Forest in the city: Contested informal settlements on the hills of Guwahati, Northeast India
Funding period: 1 February 2024 – 31 October 2024
Type of funding:
International Fellowship
Snehashish Mitra works as an Urban Fellow at the Observer Research Foundation (ORF), a leading global policy think tank based in India. Mitra is based at ORF’s Mumbai office, where, Mitra leads the urban research and policy domain, with a focus on housing, public transport, environmental governance and inclusivity. He is actively collaborating with other urban practitioners in India to highlight pathways to make Indian cities more inclusive and equitable by incorporating issues related to women and queer community. Mitra is also a guest faculty at the Centre of Urban Policy and Governance, Tata Institute of Social Sciences, Mumbai. Previously, Mitra has held Fulbright-Nehru Doctoral Fellowship at Yale University’s Anthropology Department.

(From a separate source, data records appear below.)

Source: an optimization exercise on an open RTL-to-GDS flow (aim: a short achievable clock period and few clock cycles per item). Production flows keep margins and buffers that such runs may drop. In this exercise RTL edits were held to simulation tests only and were not proved equivalent to the original. Power and IR drop assume default switching activity.

==> design/flow/design.v <==
package mvm_pkg;
  localparam int MAX_COLUMNS   = 256;
  localparam int ELEMENT_BITS  = 16;
  localparam int ACC_BITS      = 40;
  localparam int ROW_BITS      = 16;
  localparam int INDEX_BITS    = 8;
  localparam int PROD_BITS     = 2 * ELEMENT_BITS;
  localparam int COL_BITS      = $clog2(MAX_COLUMNS);
  localparam int COUNT_BITS    = $clog2(MAX_COLUMNS + 1);
  localparam int CFG_ADDR_BITS = 3;
  localparam int CFG_DATA_BITS = 32;
  localparam logic [COUNT_BITS-1:0] COLUMNS_RESET = COUNT_BITS'(MAX_COLUMNS);
  localparam logic REG_COLUMNS_IN_USE = 1'b0;
  localparam logic KIND_VECTOR = 1'b0;
  localparam logic KIND_MATRIX = 1'b1;
  typedef struct packed {
    logic                           kind;
    logic        [INDEX_BITS-1:0]   element_index;
    logic signed [ELEMENT_BITS-1:0] element_value;
    logic                           final_row;
  } in_beat_t;
  typedef struct packed {
    logic signed [ACC_BITS-1:0] row_sum;
    logic        [ROW_BITS-1:0] row_number;
    logic                       last;
  } out_beat_t;
  typedef enum logic [1:0] {
    S_IDLE,
    S_MUL,
    S_ACC,
    S_EMIT
  } state_t;
  typedef struct packed {
    logic capture;    
    logic ram_we;     
    logic mul_en;     
    logic acc_en;     
    logic col_adv;    
    logic emit;       
  } ctrl_cmd_t;
  typedef struct packed {
    logic in_kind;
    logic row_done;
  } dp_status_t;
endpackage
module mvm_ram #(
  parameter int WIDTH = 16,
  parameter int DEPTH = 256
) (
  input  logic                     clk,
  input  logic                     we,
  input  logic [$clog2(DEPTH)-1:0] addr,
  input  logic [WIDTH-1:0]         wdata,
  output logic [WIDTH-1:0]         rdata_r
);
  logic [WIDTH-1:0] mem [DEPTH];
  always_ff @(posedge clk) begin
    if (we) begin
      mem[addr] <= wdata;
    end
    rdata_r <= mem[addr];
  end
endmodule
module mvm_ctrl (
  input  logic               clk,
  input  logic               rst_n,
  input  logic               in_valid,
  output logic               in_stall,
  output logic               out_valid,
  input  logic               out_stall,
  input  mvm_pkg::dp_status_t status,
  output mvm_pkg::ctrl_cmd_t  cmd
);
  mvm_pkg::state_t state_r, state_nxt;
  logic            out_valid_r, out_valid_nxt;
  logic            out_free;
  logic            in_accept;
  assign in_stall  = (state_r != mvm_pkg::S_IDLE);
  assign in_accept = in_valid && !in_stall;
  assign out_free  = !out_valid_r || !out_stall;
  assign out_valid = out_valid_r;
  always_comb begin
    state_nxt = state_r;
    unique case (state_r)
      mvm_pkg::S_IDLE: begin
        if (in_valid && status.in_kind == mvm_pkg::KIND_MATRIX) begin
          state_nxt = mvm_pkg::S_MUL;
        end
      end
      mvm_pkg::S_MUL: begin
        state_nxt = mvm_pkg::S_ACC;
      end
      mvm_pkg::S_ACC: begin
        state_nxt = status.row_done ? mvm_pkg::S_EMIT : mvm_pkg::S_IDLE;
      end
      mvm_pkg::S_EMIT: begin
        if (out_free) begin
          state_nxt = mvm_pkg::S_IDLE;
        end
      end
      default: state_nxt = mvm_pkg::S_IDLE;
    endcase
  end
  always_comb begin
    cmd = '0;
    unique case (state_r)
      mvm_pkg::S_IDLE: begin
        cmd.capture = in_accept;
        cmd.ram_we  = in_accept && (status.in_kind == mvm_pkg::KIND_VECTOR);
      end
      mvm_pkg::S_MUL: begin
        cmd.mul_en = 1'b1;
      end
      mvm_pkg::S_ACC: begin
        cmd.acc_en  = 1'b1;
        cmd.col_adv = !status.row_done;
      end
      mvm_pkg::S_EMIT: begin
        cmd.emit = out_free;
      end
      default: cmd = '0;
    endcase
  end
  always_comb begin
    out_valid_nxt = out_valid_r;
    if (cmd.emit) begin
      out_valid_nxt = 1'b1;
    end else if (!out_stall) begin
      out_valid_nxt = 1'b0;
    end
  end
  always_ff @(posedge clk) begin
    if (!rst_n) begin
      state_r     <= mvm_pkg::S_IDLE;
      out_valid_r <= 1'b0;
    end else begin
      state_r     <= state_nxt;
      out_valid_r <= out_valid_nxt;
    end
  end
endmodule
module mvm_datapath (
  input  logic                              clk,
  input  logic                              rst_n,
  input  mvm_pkg::in_beat_t                 in_data,
  input  logic [mvm_pkg::COUNT_BITS-1:0]    eff_columns,
  input  mvm_pkg::ctrl_cmd_t                cmd,
  output mvm_pkg::dp_status_t               status,
  output mvm_pkg::out_beat_t                out_data
);
  logic signed [mvm_pkg::ELEMENT_BITS-1:0] val_r;
  logic                                    fin_r;
  logic signed [mvm_pkg::PROD_BITS-1:0]    prod_r;
  logic signed [mvm_pkg::ACC_BITS-1:0]     acc_r, acc_nxt;
  logic        [mvm_pkg::COL_BITS-1:0]     col_r, col_nxt;
  logic        [mvm_pkg::ROW_BITS-1:0]     row_r, row_nxt;
  mvm_pkg::out_beat_t                      out_r;
  logic        [mvm_pkg::COL_BITS-1:0]     ram_addr;
  logic        [mvm_pkg::ELEMENT_BITS-1:0] ram_rdata;
  assign ram_addr = cmd.ram_we ? in_data.element_index[mvm_pkg::COL_BITS-1:0] : col_r;
  mvm_ram #(
    .WIDTH (mvm_pkg::ELEMENT_BITS),
    .DEPTH (mvm_pkg::MAX_COLUMNS)
  ) u_vec_ram (
    .clk     (clk),
    .we      (cmd.ram_we),
    .addr    (ram_addr),
    .wdata   (in_data.element_value),
    .rdata_r (ram_rdata)
  );
  assign status.in_kind  = in_data.kind;
  assign status.row_done = ({1'b0, col_r} + mvm_pkg::COUNT_BITS'(1)) >= eff_columns;
  always_comb begin
    acc_nxt = acc_r;
    col_nxt = col_r;
    row_nxt = row_r;
    if (cmd.acc_en) begin
      acc_nxt = acc_r + {{(mvm_pkg::ACC_BITS - mvm_pkg::PROD_BITS){prod_r[mvm_pkg::PROD_BITS-1]}},
                         prod_r};
    end
    if (cmd.col_adv) begin
      col_nxt = col_r + mvm_pkg::COL_BITS'(1);
    end
    if (cmd.emit) begin
      acc_nxt = '0;
      col_nxt = '0;
      row_nxt = fin_r ? '0 : row_r + mvm_pkg::ROW_BITS'(1);
    end
  end
  always_ff @(posedge clk) begin
    if (!rst_n) begin
      acc_r <= '0;
      col_r <= '0;
      row_r <= '0;
    end else begin
      acc_r <= acc_nxt;
      col_r <= col_nxt;
      row_r <= row_nxt;
    end
  end
  always_ff @(posedge clk) begin
    if (cmd.capture) begin
      val_r <= in_data.element_value;
      fin_r <= in_data.final_row;
    end
    if (cmd.mul_en) begin
      prod_r <= val_r * $signed(ram_rdata);
    end
    if (cmd.emit) begin
      out_r.row_sum    <= acc_r;
      out_r.row_number <= row_r;
      out_r.last       <= fin_r;
    end
  end
  assign out_data = out_r;
endmodule
module matrix_vector_multiply_core (
  input  logic                                clk,
  input  logic                                rst_n,
  input  logic                                in_valid,
  output logic                                in_stall,
  input  logic [25:0]                         in_data,
  output logic                                out_valid,
  input  logic                                out_stall,
  output logic [56:0]                         out_data,
  input  logic                                psel,
  input  logic                                penable,
  input  logic                                pwrite,
  input  logic [mvm_pkg::CFG_ADDR_BITS-1:0]   paddr,
  input  logic [mvm_pkg::CFG_DATA_BITS-1:0]   pwdata,
  output logic [mvm_pkg::CFG_DATA_BITS-1:0]   prdata,
  output logic                                pready
);
  logic [mvm_pkg::COUNT_BITS-1:0] columns_r, columns_nxt;
  logic [mvm_pkg::COUNT_BITS-1:0] eff_columns;
  logic                           reg_sel;
  mvm_pkg::ctrl_cmd_t             cmd;
  mvm_pkg::dp_status_t            status;
  mvm_pkg::in_beat_t              in_beat;
  mvm_pkg::out_beat_t             out_beat;
  assign in_beat  = mvm_pkg::in_beat_t'(in_data);
  assign out_data = out_beat;
  assign reg_sel = paddr[2];
  assign pready  = 1'b1;
  always_comb begin
    columns_nxt = columns_r;
    if (psel && penable && pwrite && pready && reg_sel == mvm_pkg::REG_COLUMNS_IN_USE) begin
      columns_nxt = pwdata[mvm_pkg::COUNT_BITS-1:0];
    end
  end
  always_ff @(posedge clk) begin
    if (!rst_n) begin
      columns_r <= mvm_pkg::COLUMNS_RESET;
    end else begin
      columns_r <= columns_nxt;
    end
  end
  always_comb begin
    prdata = '0;
    if (reg_sel == mvm_pkg::REG_COLUMNS_IN_USE) begin
      prdata = mvm_pkg::CFG_DATA_BITS'(columns_r);
    end
  end
  always_comb begin
    eff_columns = columns_r;
    if (columns_r == '0) begin
      eff_columns = mvm_pkg::COUNT_BITS'(1);
    end else if (columns_r > mvm_pkg::COLUMNS_RESET) begin
      eff_columns = mvm_pkg::COLUMNS_RESET;
    end
  end
  mvm_ctrl u_ctrl (
    .clk       (clk),
    .rst_n     (rst_n),
    .in_valid  (in_valid),
    .in_stall  (in_stall),
    .out_valid (out_valid),
    .out_stall (out_stall),
    .status    (status),
    .cmd       (cmd)
  );
  mvm_datapath u_datapath (
    .clk         (clk),
    .rst_n       (rst_n),
    .in_data     (in_beat),
    .eff_columns (eff_columns),
    .cmd         (cmd),
    .status      (status),
    .out_data    (out_beat)
  );
endmodule
==> design/flow/run.sh <==
#!/bin/bash
# synth_recipe.tcl (not shown) runs the flow's synth.tcl, then flattens the netlist and writes it again
# the make line also repeats each setting of config.mk as NAME=value (left out here)
make -C /OpenROAD-flow-scripts/flow DESIGN_CONFIG=/design/flow/config.mk WORK_HOME=/design/flow/orfs CLKGATE_MAP_FILE= SYNTH_SCRIPT=/design/flow/synth_recipe.tcl finish
==> design/flow/config.mk <==
export PLATFORM = sky130hd
export DESIGN_NAME = matrix_vector_multiply_core
export DESIGN_NICKNAME = matrix_vector_multiply_core
export VERILOG_FILES = /design/flow/design.v
export SDC_FILE = /design/flow/constraint.sdc
export NUM_CORES = 4
export LEC_CHECK = 0
export CAP_MARGIN = 20
export CORE_MARGIN = 2
export CORE_UTILIZATION = 40
export SLEW_MARGIN = 20
export SYNTH_MEMORY_MAX_BITS = 8192
==> design/flow/constraint.sdc <==
create_clock -name core_clock -period 8.0 [get_ports {clk}]
set_input_delay 1.6000 -clock core_clock [delete_from_list [all_inputs] [get_ports {clk}]]
set_output_delay 1.6000 -clock core_clock [all_outputs]
set_load 0.01 [all_outputs]
==> notes.md <==
==> per-layer routing <==
metal  wire length, µm  up-vias  global-route usage
li1                  -    36500                   -
met1            191000    48500               0.296
met2            228000     4373               0.343
met3             42000      643              0.0357
met4             12500        8              0.0553
met5               168        -             0.00206
==> through the flow <==
stage / std cells / power (µW) / hold WS, ns / utilization / instance area (µm²)
finish: 15400 / 60100 / 0.459 / 0.459 / 199000
global route: 15400 / 63300 / 0.474 / 0.459 / 199000
CTS: 15400 / 60600 / 0.457 / 0.459 / 199000
detailed placement: 14600 / 41400 / 0.446 / 0.428 / 186000
global placement: 14600 / 41300 / 0.439 / 0.428 / 186000
floorplan: 8696 / 37500 / 0.417 / - / 174000
==> critical path: cells and delay by family (launching register included) <==
family	cells	cell delay, ns
adders and majority gates	7	3.41
and+or+nand+nor	1	0.17
DFF	1	0.89
xor gates and xnor gates	1	0.08
buffers and inverters	3	0.16
AOI/OAI and AO/OA	9	2.17
==> state kept, by name, indices dropped and copies added (netlist names), 2 cells and up <==
name                          flops
u_datapath.prod_r                32
u_datapath.u_vec_ram.mem       4096
u_datapath.col_r                  8
columns_r                         9
u_datapath.u_vec_ram.rdata_r     16
u_datapath.row_r                 16
u_datapath.val_r                 16
u_datapath.acc_r                 40
u_datapath.out_r                 57
u_ctrl.state_r                    2
==> cells in the final DEF (no fill, tap or decap), drive strengths merged, types with 127 or more instances in the layout <==
master,count
a21oi,361
a22oi,500
and2,127
buf,616
clkbuf,533
clkinv,181
edfxtp,4202
fa,263
ha,132
inv,318
mux4,1016
nand2,312
nor2,328
==> cells by family (layout without fill, tap and decap cells) <==
group / Yosys count / count (layout)
xor+xnor: 85 / 85
flops: 4294 / 4294
fa+ha+maj: 395 / 395
buf+inv: 800 / 1779
simple gates: 988 / 988
mux: 1035 / 1035
other cells: 2 / 33
compound gates: 1075 / 1075
==> final timing paths <==
check | depth (start not counted) | start | end | slack (ns)
hold / removal | 0 | u_datapath.acc_r[39] | u_datapath.out_r[56] | 0.46
setup reg to reg | 21 | u_datapath.u_vec_ram.rdata_r[8] | u_datapath.prod_r[31] | 0.84
setup / recovery | 21 | u_datapath.u_vec_ram.rdata_r[8] | u_datapath.prod_r[31] | 0.84
hold reg to reg | 0 | u_datapath.acc_r[39] | u_datapath.out_r[56] | 0.46
==> power breakdown <==
group	internal (µW)	switching (µW)
sequential	25500	177
combinational	6630	8430
clock	10900	8470
==> cell usage after synthesis (all sizes together) (26+ instances only) <==
| cell type | number | area, µm² |
|---|---|---|
| nor4 | 38 | 238 |
| nor3 | 26 | 130 |
| nand2 | 312 | 1180 |
| a22oi | 500 | 3750 |
| a21oi | 361 | 1810 |
| inv | 304 | 1140 |
| clkbuf | 214 | 803 |
| a21o | 38 | 285 |
| nor2 | 328 | 1230 |
| o21ai | 66 | 330 |
| xor2 | 33 | 289 |
| ha | 132 | 1650 |
| dfxtp | 92 | 1840 |
| mux4 | 1016 | 22900 |
| xnor2 | 52 | 455 |
| nand3 | 51 | 255 |
| fa | 263 | 5270 |
| and2 | 127 | 795 |
| buf | 281 | 1770 |
| edfxtp | 4202 | 126000 |
==> cell type report <==
| type | count | area, µm² | area share |
|---|---|---|---|
| Clock buffer | 532 | 11200 | 0.0560 |
| Tap cell | 5734 | 7170 | 0.0360 |
| Multi-Input combinational cell | 3602 | 43000 | 0.216 |
| Sequential cell | 4294 | 128000 | 0.643 |
| Timing Repair Buffer | 711 | 6450 | 0.0324 |
| Antenna cell | 9 | 22.5 | 0.000113 |
| Inverter | 305 | 1140 | 0.00575 |
| Clock inverter | 231 | 2170 | 0.0109 |
==> summary.md <==
| Metric | Value |
|---|---|
| Status | `timing/DRC/antenna clean` |
| Nature of the critical path startpoint | `flop` |
| Crit-path cells | `nand2_1 -> fa_1 -> inv_1 -> fa_1 -> fa_1 -> fa_1 -> fa_1 -> inv_1 -> fa_1 -> inv_1 -> ha_1 -> a21o_1 -> a21o_1 -> a21o_1 -> a2111oi_0 -> o221ai_1 -> o21ai_0 -> o31a_1 -> o21bai_1 -> a21oi_1 -> xnor2_1` |
| CTS max path bufs | `4` |
| TritonCTS clock tree | `yes` |
| Adder and majority gate portion of the synthesized area | `0.0397` |
| Most used cell, CP | `fa_1` |
| WP data arrival | `7.87 ns` |
| Post-Synth XOR/XNOR Area | `0.00428` |
| Yosys warning total | `4` |
| Worst Skew | `0.0850 ns` |
| Global-route wire length before repair | `about 670000 µm` |
| GP Congestion | `roughly 0.84` |
| Share of layout cells above drive strength 1 | `0.248` |
| Layout net count | `9800` |
| Root Driver | `clkbuf_16` |
| Drt pass-1 iters | `8` |
| CP peak stage delay | `0.89 ns` |
| Cell Area, Synth | `174000 µm²` |
| HP Class | `flop to flop` |
| Max-slew violation count | `0` |
| Clock transition at path regs | `0.06 ns` |
| Syn avg cell area | `20.1 µm²` |
| Vias | `between 90000 and 100k` |
| Fin crit share | `0.894` |
| WS Path Type | `flop to flop` |
| Vias in the first global route | `around 90000` |
| Aggregate global-route resource usage | `0.211` |
| Least-Margin Pin Slew | `1.17 ns` |
| Crit-path slowest cell | `dfxtp_1` |
| GRT overflow | `0` |
| Setup Viol. Count Final | `0` |
| HPWL Detailed | `roughly 290000 µm` |
| Rel. slew slack | `0.218` |
| Routed length per instance | `between 30 and 40 µm` |
| Number of remaining DRC errors | `0` |
| Fraction of registers with async set/reset | `0` |
| Final wirelength | `474000 µm` |
| Yosys cell types | `68` |
| RSZ-0062 raised after global routing | `no` |
| Ratio of total power to cell area | `slightly above 300 nW/µm²` |
| Mux contribution to synthesized area | `0.133` |
| Post-CTS resize count | `0` |
| Critical Path RT | `8.71 ns` |
| Top_reg_cell synth | `edfxtp_1` |
| Seq cells post-synth | `4294` |
| Cells after Synth | `8674` |
| IO Pins | `160` |
| Initial antenna violation count | `33` |
| Post CTS Setup Buffer Count | `0` |
| Chip Width | `about 660 µm` |
| Die area | `440000 µm²` |
| Port Buf Inserts | `110` |
| EDFF count, synth | `around 4200` |
| Simple-gate share of the synthesized area | `0.0261` |
| Total Neg Setup Slack | `0 ns` |
| Worst vdd ir | `0.671 mV` |
| Rows | `242` |
| Pin count of the biggest net entering global routing | `173` |
| Clk latency of the worst-skew pair | `1.01 ns` |
| Largest family of logic cells by synthesized area | `multiplexers` |
| Drt via density | `5.84` |
| Final Hold Violating Endpoints | `0` |
| FMAX | `140 MHz` |
| Post-synthesis compound-gate area fraction | `0.0404` |
| Place WS | `0.805 ns` |
| Critical path endpoint category | `flop` |
| Core area | `434000 µm²` |
| Fillers | `35900` |
| H-tree lvl count | `5` |
| Num CTS Buffers | `~420` |
| Initial Util | `0.401` |
| CTS Sinks | `4294` |
| Static Leak | `around 0.063 µW` |
| Layout Area Growth over Synthesis | `14.4%` |
| Sequential share of the synthesized area | `0.735` |
| Minimum clock period | `7.16 ns` |
| Largest fanout on the critical path | `16` |
| Iter 0 DRT Violations | `12000` |
| Worst setup margin | `0.844 ns` |
| CTS Hold Bufs | `0` |
| Max Cap Viol | `0` |
| Die height | `about 660 µm` |
| Post-route ant nets | `0` |
Testbench counts, summed over its fixed seeds: cycles 203,624, items 65,248.

static timing again, ports no longer ideal:
No port has a modelled driver above. Below, the same layout with a new extraction and two added sets of constraints. Step 1 (the two cells are an assumption about what drives the block):
set clk [get_ports {clk}]
set_driving_cell -lib_cell sky130_fd_sc_hd__clkbuf_16 $clk
set_driving_cell -lib_cell sky130_fd_sc_hd__buf_2 [delete_from_list [all_inputs] $clk]
Step 2 adds t to the input delays and takes it off the output delays; t is the mean of the earliest and latest rising clock arrival at the registers after step 1. Input paths then give back, and output paths get back, about the clock's delay inside the block. a / b / c = no drivers / after step 1 / after step 2; a / b = the first two.
shift t [ns]: 1.086
slack for setup (ns): 0.844 / 0.844 / 0.811
clock arrival spread, ns: 0.091 / 0.091
pins driven straight from the clock port: 1
After both steps setup and hold are still met in this run. The setup slack of this run moves by 0.000 ns with the drivers and by -0.033 ns with both steps.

As a USF International Fellow, Snehashish will spend nine months working at the Sheffield University, under the mentorship of Dr Philipp Horn.
Snehashish has been researching urban issues in Northeast India and his work lies at the intersection of urbanisation, environmental justice and citizenship politics with a focus on indigenous groups and their claim-making politics. During the course of his academic work, he has engaged with housing and citizenship rights of people in Assam, India. His fieldwork experiences, conducted through ethnographic methods, have developed a keen sense of grasping peoples’ sentiments and ability to centre peoples’ experiences in policy and governance. He is also equipped with archival research experiences which complimented his interests in how the state thinks and plans to execute its programme and agendas. He has published widely in academic and popular media outlets in English and Bengali languages.
Snehashish is keen on utilising his academic understanding for policy implications, and fostering an equitable urban experience for people from marginalised groups. His work is focused on locating urban experience within a regional context and making sense of urbanism as an outcome of multiple factors raging from historical developments to recent financial restructuring.